Sunday, May 18, 2008

2. Dam Safety Problems

2. Dam Safety Problems

Dams have existed for various reasons like water supply, flood control, power generation, recreation, and navigation. When we think about dam safety issue, we can easily realized that it is not an issue of conflicts or interests of each party, but an issue of preventing crucial disaster when dam fails. Therefore, what we call, “conflicts” is not matters of whether we take actions to ensure dam safety or not, but things about optimum method among numerous reinforcing, remediation ways, economic evaluation, client’s need, etc.

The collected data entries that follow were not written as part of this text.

===== config.mk =====
export PLATFORM = sky130hd
export DESIGN_NAME = memory_access_arbiter
export DESIGN_NICKNAME = d
export VERILOG_FILES = /design/src/rtl/memory_access_arbiter_pkg.sv /design/src/rtl/memory_access_arbiter_rr_select2.sv /design/src/rtl/memory_access_arbiter.sv
export SDC_FILE = /design/constraint.sdc
export NUM_CORES = 1
export LEC_CHECK = 0
export BUFFER_PORTS_ARGS = -buffer_cell sky130_fd_sc_hd__buf_2
export CAP_MARGIN = 20
export CORE_UTILIZATION = 35
export DETAILED_ROUTE_END_ITERATION = 10
export GPL_TIMING_DRIVEN = 0
export PLACE_DENSITY = 0.68
export SYNTH_ARGS = -nofsm -noshare
export SYNTH_HDL_FRONTEND = slang
export SYNTH_SLANG_ARGS = --single-unit

===== constraint.sdc =====
create_clock -name clk -period 2.15 [get_ports clk]
set_input_delay 0.1075 -clock clk [delete_from_list [all_inputs] [get_ports clk]]
set_output_delay 0.1075 -clock clk [all_outputs]
set_load 0.01 [all_outputs]

===== src/rtl/memory_access_arbiter_pkg.sv =====
// Shared definitions for the two-port memory access arbiter.
//   arb_state_e : sequencer states (2-bit binary, value 3 unused)
//   PORT_FETCH  : instruction-fetch requester index
//   PORT_LSU    : load/store requester index
//   CNT_W       : latency counter width (covers MEM_LATENCY 1..15)
package arb_defs;

  typedef enum logic [1:0] {
    ARB_IDLE = 2'd0,
    ARB_BUSY = 2'd1,
    ARB_RESP = 2'd2
  } arb_state_e;

  localparam logic PORT_FETCH = 1'b0;
  localparam logic PORT_LSU   = 1'b1;

  localparam int unsigned CNT_W = 4;

endpackage


===== src/rtl/memory_access_arbiter_rr_select2.sv =====
// Combinational 2-way round-robin picker.
//   req        in  2  request vector, bit i = port i
//   last_owner in  1  port granted most recently
//   owner      out 1  selected port (meaningful when valid)
//   valid      out 1  at least one request present
module rr_select2
  import arb_defs::*;
(
  input  logic [1:0] req,
  input  logic       last_owner,
  output logic       owner,
  output logic       valid
);

  always_comb begin
    valid = |req;
    owner = PORT_FETCH;
    case (req)
      2'b01:   owner = PORT_FETCH;
      2'b10:   owner = PORT_LSU;
      // On contention the port that did not win last time is served.
      2'b11:   owner = ~last_owner;
      default: owner = PORT_FETCH;
    endcase
  end

endmodule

Here is one recent vivid example in China earthquake, 2008. According to the relatively recent news shown in the “The Australian”, 5/16/2008, hundreds of thousands of survivors of China's devastating earthquake were facing a new threat of inundation from collapsed dams. At that time, two thousand soldiers were deployed late to plug cracks in the Zipingpu dam, upriver from the earthquake-stricken town of Dujiangyan, in Sichuan province, which is home to 600,000 residents. Tulong dam, further north on the Min river, was said by officials to be near collapse, something that would have a knock-on effect on a series of dams and power stations downstream. Dujiangyan would be swamped if the dam failed. Authorities admitted the earthquake had damaged 391 dams and some were in danger of bursting. (http://www.theaustralian.news.com.au/story/0,25197,23705080-2703,00.html)

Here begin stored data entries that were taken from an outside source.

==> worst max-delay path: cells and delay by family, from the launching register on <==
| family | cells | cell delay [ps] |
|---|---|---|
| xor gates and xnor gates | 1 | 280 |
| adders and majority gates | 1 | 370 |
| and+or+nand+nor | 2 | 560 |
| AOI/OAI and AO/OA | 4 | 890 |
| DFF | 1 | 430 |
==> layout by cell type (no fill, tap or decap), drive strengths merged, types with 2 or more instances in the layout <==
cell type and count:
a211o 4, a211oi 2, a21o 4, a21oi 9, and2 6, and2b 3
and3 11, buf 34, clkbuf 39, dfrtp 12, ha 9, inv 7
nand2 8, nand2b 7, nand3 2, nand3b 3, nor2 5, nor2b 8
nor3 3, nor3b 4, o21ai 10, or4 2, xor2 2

California Dam Statistics (ASDSO, 2005)

Number of Dams in California: 1495
Number of State Regulated Dams: 1255
Number of High Hazard Potential Dams: 462

ASDSO classified 3 different level of dam hazard in California, which is “high-hazard potential dam”, “Significant-hazard potential dam”, and “low-hazard potential dam”, and various efforts have been taken and planned now.

As we can see the above article, dam safety issue should never be negligibly treated. Federal and Statewide efforts must be taken to prevent any disastrous failure. Here on this page, general dam safety problems relating failure mechanisms are described. Later, promising solutions and measures are introduced in detail.


Dam Safety Problems (Failure Sources)

Overtopping
- due to heavy flows or inadequate spillway capacity or discharge capacity

Seismic Issues by Earthquake
- Liquefaction (flow failure, slump, lateral spreading)
- Earthquake damages causes every kinds of other problems such as cracking, seepage through cracks, settlements, landslides, damage to outlet works, fault rupture, etc)

Seepage and Piping
- This is an issue within a dam body or within a foundation, or along the interfaces
- The importance of consideration of seepage through embankment dams is highlighted by statistics.
Among records for more than 11,000 embankment dams, 136 or 1.2% of dams had failed. Of the failures, 59, or about 44% were caused by seepage and piping.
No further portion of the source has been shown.